Repository URL to install this package:

Details    
Size: Mime:
# -*- coding: utf-8 -*-
# Copyright 2012 Google Inc. All Rights Reserved.
#
# Licensed under the Apache License, Version 2.0 (the "License");
# you may not use this file except in compliance with the License.
# You may obtain a copy of the License at
#
#     http://www.apache.org/licenses/LICENSE-2.0
#
# Unless required by applicable law or agreed to in writing, software
# distributed under the License is distributed on an "AS IS" BASIS,
# WITHOUT WARRANTIES OR CONDITIONS OF ANY KIND, either express or implied.
# See the License for the specific language governing permissions and
# limitations under the License.
"""Additional help about object versioning."""

from __future__ import absolute_import
from __future__ import print_function
from __future__ import division
from __future__ import unicode_literals

from gslib.help_provider import HelpProvider

_DETAILED_HELP_TEXT = ("""
<B>OVERVIEW</B>
  Versioning-enabled buckets maintain noncurrent versions of objects, providing
  a way to un-delete data that you accidentally deleted, or to retrieve older
  versions of your data. You can turn versioning on or off for a bucket at any
  time. Turning versioning off leaves existing object versions in place and
  simply causes the bucket to overwrite the live version of the object whenever
  a new version is uploaded.

  Regardless of whether you have enabled versioning on a bucket, every object
  has two associated positive integer fields:

  - the generation, which is updated when the content of an object is
    overwritten.
  - the metageneration, which identifies the metadata generation. It starts
    at 1; is updated every time the metadata (e.g., ACL or Content-Type) for a
    given content generation is updated; and gets reset when the generation
    number changes.

  Of these two integers, only the generation is used when working with versioned
  data. Both generation and metageneration can be used with concurrency control
  (discussed in a later section).

  To work with object versioning in gsutil, you can use a flavor of storage URLs
  that embed the object generation, which we refer to as version-specific URLs.
  For example, the version-less object URL:

    gs://bucket/object

  might have have two versions, with these version-specific URLs:

    gs://bucket/object#1360383693690000
    gs://bucket/object#1360383802725000

  The following sections discuss how to work with versioning and concurrency
  control.


<B>OBJECT VERSIONING</B>
  You can view, enable, and disable object versioning on a bucket using
  the 'versioning get' and 'versioning set' commands. For example:

    gsutil versioning set on gs://bucket

  will enable versioning for the named bucket. See 'gsutil help versioning'
  for additional details.

  To see all object versions in a versioning-enabled bucket along with
  their generation.metageneration information, use gsutil ls -a:

    gsutil ls -a gs://bucket

  You can also specify particular objects for which you want to find the
  version-specific URL(s), or you can use wildcards:

    gsutil ls -a gs://bucket/object1 gs://bucket/images/*.jpg

  The generation values form a monotonically increasing sequence as you create
  additional object versions.  Because of this, the latest object version is
  always the last one listed in the gsutil ls output for a particular object.
  For example, if a bucket contains these three versions of gs://bucket/object:

    gs://bucket/object#1360035307075000
    gs://bucket/object#1360101007329000
    gs://bucket/object#1360102216114000

  then gs://bucket/object#1360102216114000 is the latest version and
  gs://bucket/object#1360035307075000 is the oldest available version.

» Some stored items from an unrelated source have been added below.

`src/rtl/store_monitor_pkg.sv`:
```
`default_nettype none
// ============================================================================
// Module      : store_monitor_pkg
// Description : Shared state encoding and default match/timeout settings for
//               the store monitor.
// Revision    : 1.0 - initial release
// ============================================================================
package store_monitor_pkg;

  // The encoding is visible on the state output, so keep the values fixed.
  typedef enum logic [2:0] {
    ST_IDLE = 3'd0,
    ST_RUN  = 3'd1,
    ST_PASS = 3'd2,
    ST_FAIL = 3'd3,
    ST_TOUT = 3'd4
  } state_t;

  localparam logic [31:0] DEF_EXPECT_ADDR    = 32'd100;
  localparam logic [31:0] DEF_EXPECT_DATA    = 32'd7;
  localparam logic [31:0] DEF_ALLOW_ADDR     = 32'd96;
  localparam int          DEF_TIMEOUT_CYCLES = 1000;

endpackage
`default_nettype wire

```
`src/rtl/cycle_timer.sv`:
```
`default_nettype none
// ============================================================================
// Module      : cycle_timer
// Description : 20-bit idle-cycle counter.
//               expired is raised on the cycle whose edge will bring the
//               count to TIMEOUT_CYCLES-1.
// Revision    : 1.0 - initial release
// ============================================================================
module cycle_timer #(
  parameter int TIMEOUT_CYCLES = 1000
) (
  input  logic clk,
  input  logic reset,
  input  logic clear,
  input  logic enable,
  output logic expired
);

  // The count reaches TIMEOUT_CYCLES-1 on the edge where it is incremented
  // away from TIMEOUT_CYCLES-2.
  localparam logic [19:0] LAST_STEP = 20'(TIMEOUT_CYCLES - 2);

  logic [19:0] count;

  // Count enabled cycles; clear or reset takes precedence.
  always_ff @(posedge clk) begin
    if (!reset || clear) begin
      count <= 20'd0;
    end else if (enable) begin
      count <= count + 20'd1;
    end
  end

  assign expired = enable && (count == LAST_STEP);

endmodule
`default_nettype wire

```
`src/rtl/store_monitor.sv`:
```
`default_nettype none
// ============================================================================
// Module      : store_monitor
// Description : Watches processor data-memory stores after being armed and
//               decides PASS (expected store seen), FAIL (unexpected store)
//               or TOUT (no decisive store within the cycle budget).
// Revision    : 1.0 - initial release
// ============================================================================
module store_monitor
  import store_monitor_pkg::*;
#(
  parameter logic [31:0] EXPECT_ADDR    = DEF_EXPECT_ADDR,
  parameter logic [31:0] EXPECT_DATA    = DEF_EXPECT_DATA,
  parameter logic [31:0] ALLOW_ADDR     = DEF_ALLOW_ADDR,
  parameter int          TIMEOUT_CYCLES = DEF_TIMEOUT_CYCLES
) (
  input  logic        clk,
  input  logic        reset,
  input  logic        arm,
  input  logic        MemWrite,
  input  logic [31:0] DataAdr,
  input  logic [31:0] WriteData,
  output logic [2:0]  state,
  output logic        done,
  output logic        pass,
  output logic        fail,
  output logic [7:0]  store_count,
  output logic [31:0] last_addr,
  output logic [31:0] last_data
);

  state_t cur_state;
  state_t nxt_state;
  logic   run_store;
  logic   expired;

  // Only stores made while running are counted or judged.
  assign run_store = MemWrite && (cur_state == ST_RUN);

  // The timer sits at zero outside RUN and advances only on store-free cycles.
  cycle_timer #(
    .TIMEOUT_CYCLES (TIMEOUT_CYCLES)
  ) u_cycle_timer (
    .clk     (clk),
    .reset   (reset),
    .clear   (cur_state == ST_IDLE),
    .enable  ((cur_state == ST_RUN) && !MemWrite),
    .expired (expired)
  );

  // Next-state decision; a store outranks a coincident timeout.
  always_comb begin
    nxt_state = cur_state;
    case (cur_state)
      ST_IDLE: begin
        if (arm) nxt_state = ST_RUN;
      end
      ST_RUN: begin
        if (MemWrite) begin
          if ((DataAdr == EXPECT_ADDR) && (WriteData == EXPECT_DATA)) begin
            nxt_state = ST_PASS;
          end else if (DataAdr == ALLOW_ADDR) begin
            nxt_state = ST_RUN;
          end else begin
            nxt_state = ST_FAIL;
          end
        end else if (expired) begin
          nxt_state = ST_TOUT;
        end
      end
      default: nxt_state = cur_state;
    endcase
  end

  // State and flag registers; flags are decoded from the next state so they
  // line up with the state output.
  always_ff @(posedge clk) begin
    if (!reset) begin
      cur_state <= ST_IDLE;
      done      <= 1'b0;
      pass      <= 1'b0;
      fail      <= 1'b0;
    end else begin
      cur_state <= nxt_state;
      done      <= (nxt_state == ST_PASS) || (nxt_state == ST_FAIL) ||
                   (nxt_state == ST_TOUT);
      pass      <= (nxt_state == ST_PASS);
      fail      <= (nxt_state == ST_FAIL) || (nxt_state == ST_TOUT);
    end
  end

  // Store history: saturating count and most recent address/data in RUN.
  always_ff @(posedge clk) begin
    if (!reset) begin
      store_count <= 8'd0;
      last_addr   <= 32'd0;
      last_data   <= 32'd0;
    end else if (run_store) begin
      if (store_count != 8'hFF) store_count <= store_count + 8'd1;
      last_addr <= DataAdr;
      last_data <= WriteData;
    end
  end

  assign state = cur_state;

endmodule
`default_nettype wire

```
`config.mk`:
```
export PLATFORM = sky130hd
export DESIGN_NAME = store_monitor
export DESIGN_NICKNAME = d
export VERILOG_FILES = /design/src/rtl/store_monitor_pkg.sv /design/src/rtl/cycle_timer.sv /design/src/rtl/store_monitor.sv
export SDC_FILE = /design/constraint.sdc
export NUM_CORES = 1
export LEC_CHECK = 0
export BUFFER_PORTS_ARGS = -buffer_cell sky130_fd_sc_hd__buf_2
export CORE_ASPECT_RATIO = 0.75
export CORE_MARGIN = 2
export CORE_UTILIZATION = 30
export DETAILED_ROUTE_END_ITERATION = 6
export PLACE_DENSITY = 0.54
export SKIP_CTS_REPAIR_TIMING = 1
export SYNTH_ARGS = -nofsm -noshare
export SYNTH_HDL_FRONTEND = slang
export SYNTH_SLANG_ARGS = --single-unit
```
`constraint.sdc`:
```
create_clock -name clk -period 3.65 [get_ports clk]
set_clock_uncertainty 0.2 [all_clocks]
set_input_delay 1.095 -clock clk [delete_from_list [all_inputs] [get_ports clk]]
set_output_delay 1.095 -clock clk [all_outputs]
set_load 0.02 [all_outputs]
```
# Word-level counts from Yosys, hierarchy flattened
# Index checks and enable logic that the tools add are counted.
word_totals:
  reg_bits: 98
  inputBits: 68
  word_cells: 37
classes:
  eq_ne: 9
  muxes: 6
  n_reduce_logical: 12
  addsub: 2
op_table:
  columns: ["op", "n"]
  rows:
  - ["32-bit by 7-bit equality test with 1-bit output, second input constant", 2]
  - ["32-bit by 3-bit equality test with 1-bit output, second input constant", 1]
  - ["20-bit by 1-bit adder with 20-bit output, second input constant", 1]
  - ["20-bit by 10-bit equality test with 1-bit output, second input constant", 1]
  - ["3-bit two-way mux", 3]
  - ["8-bit by 1-bit adder with 8-bit output, second input constant", 1]
  - ["8-bit inequality test, second input constant", 1]
  - ["3-bit by 2-bit equality test with 1-bit output, second input constant", 2]
  - ["3-bit case mux with 2 select lines", 1]
  - ["1-bit logical AND", 4]
  - ["1-bit logical OR", 4]
  - ["2-bit two-way mux", 2]
  - ["3-bit by 1-bit equality test with 1-bit output, second input constant", 1]
  - ["3-bit equality test, second input constant", 1]
  - ["3-bit logical NOT", 1]
  - ["1-bit logical NOT", 2]
  - ["2-bit AND reduction", 1]

# Logic depth before layout (Yosys ltp)
# Gate-level depths: netlist of run 1.
depth:
  word_depth: 9
  ltp_mapped: 6
  mapped_depth_nobuf: 6

# Modules after synthesis
# From an unflattened synthesis of run 1, not the netlist that was laid out.
hier_totals:
  cells_unflattened: 487
  area_unflattened_um2: 4147.7
modules_own_cells:
  columns: ["module", "n_inst", "seq_area_each_um2", "cells_per_inst", "area_each_um2"]
  rows:
  - ["store_monitor", 1, 1561.5, 371, 3166.8]
  - ["cycle_timer", 1, 400.4, 116, 980.9]

# Worst setup path after synthesis of run 1
# Ideal clock, no wire load.
synth_timing:
  kind: "input port to flip-flop"
  startpoint: "input port MemWrite"
  endpoint: "register u_cycle_timer.count[16]"
  setup_slack_ns: 0.954
  path_buffers: 1
  cell_stages: 6
  arrival_time_ns: 2.427
  cell_sequence: "nor4b_4 -> and3_1 -> buf_6 -> nand3_4 -> or4_1 -> a21oi_1"
synth_between:
  elab_chain_cells: 2
synth_lines:
  columns: ["item", "line", "source"]
  rows:
  - ["start: declaration", "store_monitor.sv:20", "input logic MemWrite,"]
  - ["1-bit logical NOT", "store_monitor.sv:47", ".enable ((cur_state == ST_RUN) && !MemWrite),"]
  - ["1-bit logical AND", "store_monitor.sv:47", null]
  - ["end signal: assignment", "cycle_timer.sv:30", "count <= count + 20'd1;"]
  - ["end: declaration", "cycle_timer.sv:23", "logic [19:0] count;"]
# Every way passes these cells.
# A chain may end at the register's enable or synchronous reset.

# Worst setup path after layout of run 1
layout_timing:
  startpoint: "input port MemWrite"
  endpoint: "register u_cycle_timer.count[19]"
# The elaborated chain is that of the path after synthesis.

==> run_results.csv, run 1 <==
group,metric,value,unit
clocking,clock-sinks,98,
timing,hold_viol_final,0,
critical_path,critical_path_arrival,2.78,ns
die,die_height,104,um
placement,globalplace.congestion,0.796,
layout,fin_util,40.3,%
synth,netlist_area,0.00403,mm2
pwr,power_density,466,mW/mm2
drt,drtPass1Iterations,4,
drt,num_vias,3652,
global_routing,grt_max_degree,64,
die,core_area,0.0131,mm2
global_routing,grt.overflow.total,0,
timing,tns,0,ns
layout,area_delta_synth_final,30.6,%
synth,synth.distinct_cells,39,
synth,ys_seq_area_share,48.7,%
critical_path,cp_max_fo,12,
timing,finalSetupViolCount,0,
die,io_pins,146,
global_routing,grt.total_usage,15.2,%
clocking,clock_path_buffers,2,
critical_path,rr_worst_depth,5,
run,maxCapViolCount,0,
critical_path,worstSetupPathType,"in2reg",
global_routing,grt_pass1_wl,17.8,mm
layout,nets,681,
timing,period_share,75.6,%
clocking,clk_latency,0.33,ns
die,dieArea,0.0144,mm2
clocking,clk_pin_slew,0.07,ns
pwr,p_leak,2.15,nW
timing,worstMarginPinSlew,0.587,ns
layout,mostFrequentLayoutCells,"145 x buf_2, 143 x nand2_1, 98 x dfxtp_1",
critical_path,cp-start-kind,"input port",
drt,viasPerCell,4.65,
placement,pre_cts_slack,0.495,ns
synth,ys_ff_latch,98,
timing,worst_slack,0.892,ns
die,row_count,36,
drt,drc,0,
synth,postSynthAreaPerCell,8.51,um2
drt,drt_iter0_drc,159,
layout,drive_gt1_share,28.1,%
critical_path,critPathCaptureType,"flip-flop",
die,start_util,30.9,%
placement,hpwl,8.19,mm
layout,n_antenna_cell,0,
global_routing,grt_pass1_vias,3477,
clocking,h-tree-depth,3,
pwr,ir_drop,325,uV
clocking,root_buffer,"clkbuf_16",
drt,wl_per_cell,14.1,um
critical_path,cp.required,3.67,ns
global_routing,grt_antenna_before_repair,0,
timing,slew_violations,0,
worst_hold_path,hold_path_depth,2,
worst_hold_path,hp-class,"reg2reg",
placement,port_buffers,145,
timing,clock.fmax,363,MHz
drt,final_antenna_net_count,0,
synth,synth-edff-count,0,
layout,final_common_cell,"buf_2",
synth,async_flop_share,0,%
timing,rsz0062_at_grt,"no",
synth,syn-num-nets,545,
synth,synthFlopType,"dfxtp_1",
synth,postSynthCellCount,474,
drt,wirelength,11.1,mm
timing,timing.final.crit_period,2.76,ns
die,die_w,138,um
run_status,outcome,"completed",
clocking,cts_tree,"done",
timing,slew_headroom,60.5,%
synth,synth_warnings,0,
clocking,cts_buffers,9,
[cells in the mapped netlist (2+ instances only)]
cell	n	area share, %
o31ai_1	3	0.56
and2_1	9	1.4
xor2_1	11	2.4
nor4_1	16	2.5
buf_1	4	0.37
nand4_1	13	2.0
nor3_1	8	0.99
nand2_1	143	13
nor4bb_1	3	0.74
or4_1	2	0.37
clkbuf_1	18	1.7
inv_1	2	0.19
dfxtp_1	98	49
o21ai_0	7	0.87
or3_1	4	0.62
ha_1	3	0.93
a21boi_0	66	12
nand3_1	8	0.99
xnor2_1	9	2.0
a21oi_1	6	0.74
and3_2	2	0.37
nor2_1	22	2.0
[path summary, 6_finish.rpt]
kind | to | from | slack, ns
worst max register to register | u_cycle_timer.count[19]$_SDFFE_PP0P_ | state[0]$_SDFF_PN0_ | 1.32
worst min-delay path | last_addr[3]$_SDFFE_PN0P_ | last_addr[3]$_SDFFE_PN0P_ | 0.26
worst max-delay path | u_cycle_timer.count[19]$_SDFFE_PP0P_ | MemWrite | 0.89
worst min register to register | last_addr[3]$_SDFFE_PN0P_ | last_addr[3]$_SDFFE_PN0P_ | 0.26
[state kept, by name, indices dropped and copies added (netlist names)]
| name | flops |
|---|---|
| last_data | 32 |
| u_cycle_timer.count | 20 |
| pass | 1 |
| fail | 1 |
| state | 3 |
| last_addr | 32 |
| store_count | 8 |
| done | 1 |
[area by class of cell]
class	count	area (um2)
fill	1361	7790
multi-input combinational	349	1970
sequential	98	1960
timing repair buffer	150	776
clock buffer	10	229
tap	171	214
clock inverter	6	113
inverter	2	7.51
[cell families after synthesis]
group                    synth area share (%)
adder cells (fa/ha/maj)                 0.931
XOR/XNOR                                 4.34
buffers and inverters                    2.82
flip-flops                               48.7
AO/OA/AOI/OAI                            15.7
AND/OR/NAND/NOR                          27.3
multiplexers                            0.248
[per-layer routing]
layer  track usage [%]  wire, um
met5                 0         0
met4              3.43        70
met2              23.3      4820
met3              3.90       674
met1              21.5      5550
[critical path, stage by stage]
cell	delay [ns]
buf_2	0.14
nor4b_4	0.40
nand4_1	0.47
nor4_1	0.45
xnor2_1	0.17
nor2_1	0.05
[stage by stage]
step / hold WS [ns] / total power [mW] / std cells / cell area [um2]
final: 0.261 / 2.45 / 786 / 5270
after global routing: 0.282 / 2.56 / 786 / 5270
after CTS: 0.264 / 2.49 / 786 / 5270
after detailed placement: 0.255 / 1.40 / 770 / 4930
after global placement: 0.249 / 1.40 / 770 / 4930
after floorplan: 0.253 / 1.28 / 474 / 4030
[power breakdown]
part / total, mW / internal [mW] / switching [mW]
clock network: 1.08 / 0.674 / 0.408
logic: 0.248 / 0.0930 / 0.155
registers: 1.12 / 1.10 / 0.0202
(Power assumes the default switching activity.)
==> run 2: changes to the inputs <==
Settings changed: ABC_AREA from default to 1, PLACE_DENSITY 0.54 to 0.55.
Clock period 3.65 ns to 2.45 ns, I/O delays scaled along.
==> run 2 against run 1 <==
  * Global-route usage up 0.19 points
  * Highest routed layer unchanged
  * Design area is 3.1% higher
  * Via count is 13% higher
  * Register-to-register slack worse by 0.75 ns
  * Core utilization decreased by 0.68 points
  * Area after synthesis up 4.6%
  * Non-clock buffer count did not move
  * Largest power group unchanged
  * Critical path depth decreased by 5
  * Cell count increased by 17%
==> run_results.csv, run 2 <==
group,metric,value,unit
clocking,h-tree-depth,3,
die,die_height,107,um
timing,hold_ws,0.288,ns
synth,synthFlopType,"dfxtp_1",
drt,final_antenna_net_count,0,
timing,clock.fmax,505,MHz
drt,viasPerCell,4.51,
worst_hold_path,hp-class,"reg2reg",
die,io_pins,146,
placement,hpwl,8.60,mm
synth,synth_warnings,0,
die,core_area,0.0137,mm2
drt,wirelength,11.6,mm
pwr,ir_drop,350,uV
layout,largest_registers,"last_addr: 32 flops, last_data: 32 flops, u_cycle_timer.count: 20 flops",
critical_path,cp_num_cells,1,
run_status,outcome,"completed",
clocking,clock_path_buffers,2,
die,die_w,141,um
layout,n_antenna_cell,0,
critical_path,cp_max_fo,5,
die,row_count,37,
synth,ys_seq_area_share,46.5,%
pwr,p_comb_share,13.0,%
clocking,root_buffer,"clkbuf_16",
pwr,switchingPower,1.01,mW
drt,drt_iter0_drc,189,
drt,drtPass1Iterations,4,
drt,wl_per_cell,12.6,um
worst_hold_path,hold_path_depth,2,
synth,yosysMostFrequentCell,"nor2_1",
placement,pre_cts_slack,0.213,ns
synth,async_flop_share,0,%
clocking,cts_tree,"done",
timing,timing.final.crit_period,1.98,ns
layout,area_delta_synth_final,28.8,%
run,maxCapViolCount,0,
synth,netlist_area,0.00422,mm2
timing,tns,0,ns
drt,num_vias,4140,
pwr,clkPwrFrac,39.2,%
placement,globalplace.congestion,0.876,
critical_path,critPathSlowestCell,"dfxtp_1",
global_routing,grt_pass1_wl,18.8,mm
synth,synth-edff-count,0,
timing,slew_violations,0,
synth,postSynthCellCount,598,
pwr,power,3.58,mW
critical_path,cp.required,1.51,ns
critical_path,crit_buf_inv,1,
clocking,clk_pin_slew,0.07,ns
synth,postSynthAreaPerCell,7.05,um2
layout,nFillCells,1454,
timing,worstMarginPinSlew,0.613,ns
global_routing,grt_max_degree,71,
synth,synthTopCellsByArea,"dfxtp_1 47%, nor2_1 18%, o21ai_0 8.3%",
layout,nets,809,
global_routing,grt.overflow.total,0,
critical_path,crit_family,"flip-flops",
timing,period_share,80.9,%
pwr,power_switching_share,28.2,%
synth,yosysTopAreaCell,"dfxtp_1",
global_routing,grt_antenna_before_repair,0,
timing,rsz0062_at_grt,"no",
global_routing,grt_pass1_vias,3887,
pwr,p_leak,2.60,nW
placement,port_buffers,145,
critical_path,rr_worst_depth,10,
pwr,power_density,659,mW/mm2
drt,drc,0,
die,start_util,30.8,%
critical_path,crit_chain,"buf_2",
pwr,seq_power_share,47.9,%
synth,ys_ff_latch,98,
timing,hold_viol_final,0,
clocking,cts_buffers,9,
critical_path,worst_path_largest_cell_delay,0.48,ns
critical_path,worstSetupPathType,"reg2out",
die,dieArea,0.0150,mm2
layout,drive_gt1_share,25.4,%
synth,synth.top_cell.area_share,46.5,%
timing,finalSetupViolCount,0,
pwr,p_int,2.57,mW
timing,slew_headroom,59.2,%
synth,synth.distinct_cells,30,
synth,syn-num-nets,669,
synth,synth_common_cells,"198 x nor2_1, 98 x dfxtp_1, 85 x nand2_1, 70 x o21ai_0, 36 x inv_1",
layout,mostFrequentLayoutCells,"198 x nor2_1, 145 x buf_2, 98 x dfxtp_1",
global_routing,grt.total_usage,15.4,%
clocking,clock-sinks,98,
critical_path,critical_path_arrival,1.05,ns
layout,final_common_cell,"nor2_1",
critical_path,cp-start-kind,"flip-flop",
timing,worst_slack,0.469,ns
critical_path,critPathCaptureType,"output pin",
clocking,clk_latency,0.34,ns
## run 2: area by class of cell
class | instances | area, um2 | share of cell area, %
clock buffers | 10 | 239 | 4.40
clock inverters | 6 | 57.6 | 1.06
inverters | 42 | 163 | 2.99
multi-input cells | 437 | 2000 | 36.9
flip-flops and latches | 98 | 1960 | 36.1
well taps | 175 | 219 | 4.03
repair buffers | 150 | 788 | 14.5
## run 2: final timing paths
kind                                                            from                                    to  slack, ns
worst max-delay path                             state[0]$_SDFF_PN0_                              state[0]       0.47
worst min-delay path            u_cycle_timer.count[19]$_SDFFE_PP0P_  u_cycle_timer.count[19]$_SDFFE_PP0P_       0.29
worst max register to register                   state[2]$_SDFF_PN0_                       done$_SDFF_PN0_       0.57
worst min register to register  u_cycle_timer.count[19]$_SDFFE_PP0P_  u_cycle_timer.count[19]$_SDFFE_PP0P_       0.29
## run 2: layer usage
layer  global-route usage [%]  wire (um)  up-vias
li1                         -          -     2172
met3                     4.69        739       19
met1                     20.7       5700     1848
met2                     23.9       4930      101
met5                        0          0        -
met4                     4.93        217        0
## run 2: logic make-up (layout without fill, tap and decap cells)
group | Yosys count | count (layout) | synth area share [%]
xor gates and xnor gates | 8 | 8 | 1.66
and+or+nand+nor | 326 | 326 | 32.8
adders and majority gates | 3 | 3 | 0.890
AOI/OAI and AO/OA | 100 | 100 | 12.2
buffers and inverters | 63 | 208 | 5.93
DFF | 98 | 98 | 46.5
## run 2: stage by stage
| step | instances | util (%) | cell area (um2) |
|---|---|---|---|
| 6_report | 918 | 39.6 | 5430 |
| 5_1_grt | 918 | 39.6 | 5430 |
| 4_1_cts | 918 | 39.6 | 5430 |
| 3_5_place_dp | 902 | 37.5 | 5140 |
| 3_3_place_gp | 902 | 37.5 | 5140 |
| 2_1_floorplan | 598 | - | 4220 |
## run 2: power by group through the flow
stage | combinational [mW] | sequential, mW | clock [mW]
after floorplan | 0.166 | 1.85 | 0
after global placement | 0.465 | 1.75 | 0
after detailed placement | 0.469 | 1.75 | 0
after CTS | 0.469 | 1.71 | 1.44
after global routing | 0.514 | 1.72 | 1.51
final | 0.465 | 1.71 | 1.40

  If you specify version-less URLs with gsutil, you will operate only on the
  live version of an object, for example:

    gsutil cp gs://bucket/object ./dir

  or:

    gsutil rm gs://bucket/object

  The same is true when using wildcards like * and **. These will operate only
  on the live version of matching objects. For example, this command will remove
  the live version and create a noncurrent version for each object in a bucket:

    gsutil rm gs://bucket/**

  To operate on a specific object version, use a version-specific URL.
  For example, suppose the output of the above gsutil ls -a command is:

    gs://bucket/object#1360035307075000
    gs://bucket/object#1360101007329000

  In this case, the command:

    gsutil cp gs://bucket/object#1360035307075000 ./dir

  will retrieve the second most recent version of the object.

  Note that version-specific URLs cannot be the target of the gsutil cp
  command (trying to do so will result in an error), because writing to a
  versioned object always creates a new version.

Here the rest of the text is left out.